Here we propose a “centriole force sensing” mechanism where acto-myosin forces modulate centriole separation and centrosomal recruitment of PLK4, to ultimately limit centriole duplication at only once per cell cycle.

this mechanism acts as a way for the cell to prevent aberrant duplication and limit possible aneuploidy onset.

I see your point.
Can you post a reference to a recent research paper on this topic to illustrate the difference ?
Thanks.

You just did! Don’t you see the relative modesty of the last two real papers you quoted from?

Wow! Cool! I didn’t notice it. Thanks for calling my attention at that. Maybe I should add this new skill in my CV.

modesty? Are the other referenced papers relatively arrogant?

real papers? Are the other papers unreal?

this is a fast-track learning course

Centrosome Remodelling in Evolution
Daisuke Ito and Mónica Bettencourt-Dias
Cells 2018 7(7), 71; doi:10.3390/cells7070071

The centrosome is the major microtubule organizing centre (MTOC) in animal cells. The canonical centrosome is composed of two **centrioles** surrounded by a pericentriolar matrix (PCM). In contrast, yeasts and amoebozoa have lost **centrioles** and possess **acentriolar** centrosomes—called the spindle pole body (SPB) and the nucleus-associated body (NAB), respectively. Despite the difference in their structures, centriolar centrosomes and SPBs not only share components but also common biogenesis regulators.

Acentriolar centrosomes should continue to be a great model to understand how centrosomes evolved and how centrosome biogenesis is regulated.

In the field of centrosome biology, the yeast SPB has been described as “equivalent to the centrosome” but its evolution and origin have been less understood and discussed.

the PCM is remarkably conserved in terms of molecular composition and regulation due to its indispensable function to nucleate microtubules at the centrosome.
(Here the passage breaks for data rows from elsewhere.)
Source: an optimization exercise on an open RTL-to-GDS flow (aim: small area and a short achievable clock period). Production flows keep margins and buffers that such runs may drop. At most, simulation tests tie the RTL to the original design; equivalence was not proved.

run 5:
## wk512_munit
module wk512_munit (
    input  wire        clk,
    input  wire        rst,         
    input  wire        in_valid,
    input  wire        in_short,
    input  wire [6:0]  in_opc,
    input  wire [4:0]  in_dst,
    input  wire [4:0]  in_src,
    input  wire [31:0] in_a,
    input  wire [31:0] in_b,
    input  wire        in_chain,
    output reg         g3_wen,
    output reg  [4:0]  g3_dst,
    output reg  [31:0] g3_data,
    output reg         g1_wen,
    output reg  [4:0]  g1_dst,
    output reg  [31:0] g1_data,
    output reg  [63:0] ac0,
    output reg  [63:0] ac1
);
Settings: LEC_CHECK=0, CAP_MARGIN=20, CORE_MARGIN=2, CORE_UTILIZATION=30, PLACE_DENSITY=0.45, SLEW_MARGIN=20; clock period 11.5 ns.
standard.sh (not shown) runs the stock make flow with config.mk's settings and CLKGATE_MAP_FILE= SYNTH_SCRIPT=/design/flow/synth_recipe.tcl, a recipe that flattens the netlist after the stock synthesis.
==> flow/flow/run.sh <==
#!/bin/bash
set -euo pipefail
export SETUP_SLACK_MARGIN=6
bash standard.sh > standard_flow.log 2>&1
Setup changes, run 5 to run 2
--- a/flow/design.v
+++ b/flow/design.v
@@ -93,15 +93,15 @@
             2'd0:    rd_w = v[31:0];
             2'd1:    rd_w = v[63:32];
             default: rd_w = w;
         endcase
     end
     reg [31:0] r1_w;
     reg        r1_inc, r1_big, r1_neg;
-    wire [63:0] wr_val = d_wrsx ? {{32{in_a[31]}}, in_a} : {in_a, in_b};
+    wire [63:0] wr_val = in_opc[4] ? {{32{in_a[31]}}, in_a} : {in_a, in_b};
     wire [31:0] e_a = d_sqr ? in_b : in_a;
     wire [32:0] e_xl = d_m16 ? {e_a[15], e_a[15:0], 16'b0} : {d_sgn & e_a[31], e_a};
     wire [32:0] e_xh = d_m16 ? {{17{e_a[31]}}, e_a[31:16]} : {d_sgn & e_a[31], e_a};
     wire [15:0] e_bo, e_bt, e_bn;
     wire        e_bu = in_b[31] & ~d_sgn & ~d_m16;
     assign e_bo[0] = in_b[0] ^ 1'b0;
     assign e_bt[0] = (in_b[1] & ~in_b[0] & ~1'b0) | (~in_b[1] & in_b[0] & 1'b0);
@@ -152,16 +152,18 @@
     assign e_bt[15] = (in_b[31] & ~in_b[30] & ~in_b[29]) | (~in_b[31] & in_b[30] & in_b[29]);
     assign e_bn[15] = in_b[31] ^ d_neg;
     reg        s1_v, s1_m16, s1_acw, s1_idx, s1_chain, s1_sat, s1_hi;
     reg [4:0]  s1_dst;
     reg [32:0] s1_xl, s1_xh;
     reg [15:0] s1_bo, s1_bt, s1_bn;
     reg        s1_bu;
+    reg        s1_accum;
     reg [63:0] s1_acc;
-    wire [63:0] acc_now = d_acc_idx ? ac1 : ac0;
+    wire        e_idx   = in_short ? !in_opc[0] : in_dst[0];
+    wire [63:0] acc_now = e_idx ? ac1 : ac0;
     always @(posedge clk) begin
         if (rst) begin
             s1_v <= 1'b0;
         end else begin
             s1_v <= in_valid && d_mul;
         end
         s1_m16   <= d_m16;
@@ -173,15 +175,16 @@
         s1_dst   <= in_dst;
         s1_xl    <= e_xl;
         s1_xh    <= e_xh;
         s1_bo    <= e_bo;
         s1_bt    <= e_bt;
         s1_bn    <= e_bn;
         s1_bu    <= e_bu;
-        s1_acc   <= d_accum ? acc_now : 64'd0;
+        s1_acc   <= acc_now;
+        s1_accum <= d_accum;
     end
     wire pp0_0 = (s1_bo[0] & s1_xl[0]) ^ s1_bn[0];
     wire pp0_1 = ((s1_bo[0] & s1_xl[1]) | (s1_bt[0] & s1_xl[0])) ^ s1_bn[0];
     wire pp0_2 = ((s1_bo[0] & s1_xl[2]) | (s1_bt[0] & s1_xl[1])) ^ s1_bn[0];
     wire pp0_3 = ((s1_bo[0] & s1_xl[3]) | (s1_bt[0] & s1_xl[2])) ^ s1_bn[0];
     wire pp0_4 = ((s1_bo[0] & s1_xl[4]) | (s1_bt[0] & s1_xl[3])) ^ s1_bn[0];
     wire pp0_5 = ((s1_bo[0] & s1_xl[5]) | (s1_bt[0] & s1_xl[4])) ^ s1_bn[0];
@@ -1841,15 +1844,15 @@
     wire [64:0] csa_c = (op_b & s2_ps) | (op_b & s2_pc) | (s2_ps & s2_pc);
     wire [64:0] sum   = csa_s + {csa_c[63:0], s2_cin};
     wire        ovf   = sum[64] ^ sum[63];
     wire [63:0] acc_res = (s2_sat && ovf) ? {sum[64], {63{!sum[64]}}} : sum[63:0];
     wire acc3_we = s2_v && s2_acw;
     wire acc1_we = in_valid && d_wr;
     always @(posedge clk) begin
-        s2_acc <= s1_chain ? acc_res : s1_acc;
+        s2_acc <= s1_chain ? acc_res : (s1_accum ? s1_acc : 64'd0);
         if (rst) begin
             ac0     <= 64'd0;
             ac1     <= 64'd0;
             g3_wen  <= 1'b0;
             g1_wen  <= 1'b0;
         end else begin
             if (acc1_we && !d_acc_idx)
@@ -1867,10 +1870,17 @@
         g3_data <= s2_hi ? sum[63:32] : sum[31:0];
         g1_dst  <= in_dst;
         r1_w    <= rd_w;
         r1_inc  <= inc;
         r1_big  <= d_rdk[1] && big;
         r1_neg  <= v[63];
     end
-    wire        r1_inc_eff = r1_inc && (r1_w != 32'h7FFF_FFFF);
-    always @(*) g1_data = r1_big ? {r1_neg, {31{!r1_neg}}} : (r1_w + {31'd0, r1_inc_eff});
+    wire [31:0] q0 = {r1_w[30:0], 1'b1};           
+    wire [31:0] q1 = q0 & {q0[30:0], 1'b1};
+    wire [31:0] q2 = q1 & {q1[29:0], 2'b11};
+    wire [31:0] q3 = q2 & {q2[27:0], 4'hF};
+    wire [31:0] q4 = q3 & {q3[23:0], 8'hFF};
+    wire [31:0] q5 = q4 & {q4[15:0], 16'hFFFF};    
+    wire        r1_inc_eff = r1_inc && (r1_neg || !q5[31]);
+    wire [31:0] r1_sum = r1_w ^ (q5 & {32{r1_inc_eff}});
+    always @(*) g1_data = r1_big ? {r1_neg, {31{!r1_neg}}} : r1_sum;
 endmodule
--- outcome ---
The final layout from run 2, which completed every stage, passed the timing, DRC and antenna checks at the end of the flow.
In the final design statistics, run 2 uses fewer standard cells in total than run 5.
Delta (run 2 minus run 5): routed wire length -1.6%, met2 layer usage reported by global route +0.19 points, synthesis-to-layout area growth +0.26 points.
Taking run 5 as the reference, in run 2 setup slack saw an increase.
Delta (run 2 minus run 5): cell area after layout went down; proportion of synthesized area in mux cells now sits higher; detailed-routed wire length on met2 now sits higher.
For run 5, only the layout was checked, not whether the RTL still works.

==> what the ideal ports hide <==
The results above use ideal ports. As a check the final layouts listed here were re-extracted and re-timed, cells and wires unchanged.
Step 1, drivers: a clkbuf_16 drives clk and a buf_2 each remaining input, both assumed.
Step 2 times the ports against the registers' clock, not the clock port: input delays grow and output delays shrink by t, the midpoint of the rising clock arrivals with the driver on.
Slacks: no drivers / after step 1 / after step 2; pairs: no drivers / after step 1.
run	t (ns)	setup slack, ns	hold slack, ns	worst setup path at the end	worst slew at a driven data input, ns
run 5	0.750	5.627 / 5.540 / 5.367	0.326 / 0.326 / 0.326	input to register	0.19
run 2	0.768	6.047 / 5.983 / 5.354	0.304 / 0.304 / 0.304	input to register	0.22
After both steps setup and hold are still met in every run listed. For run 2, which loses most, drivers alone change the setup slack by -0.064 ns; drivers and shift together by -0.693 ns.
analyses of the centrosome structure, components and functions from a greater variety of species give us more hints in order to reconstitute the evolutionary history of the centrosome and understand how the ancestral centrosome was remodelled and diverse structures arose. Better understanding the centrosome evolution will lead to discovering the essential and fundamental mechanism to assemble the functional organelle. The diverged centrosomes should continue to be a great model to understand how the centrosomes evolved and biogenesis is regulated.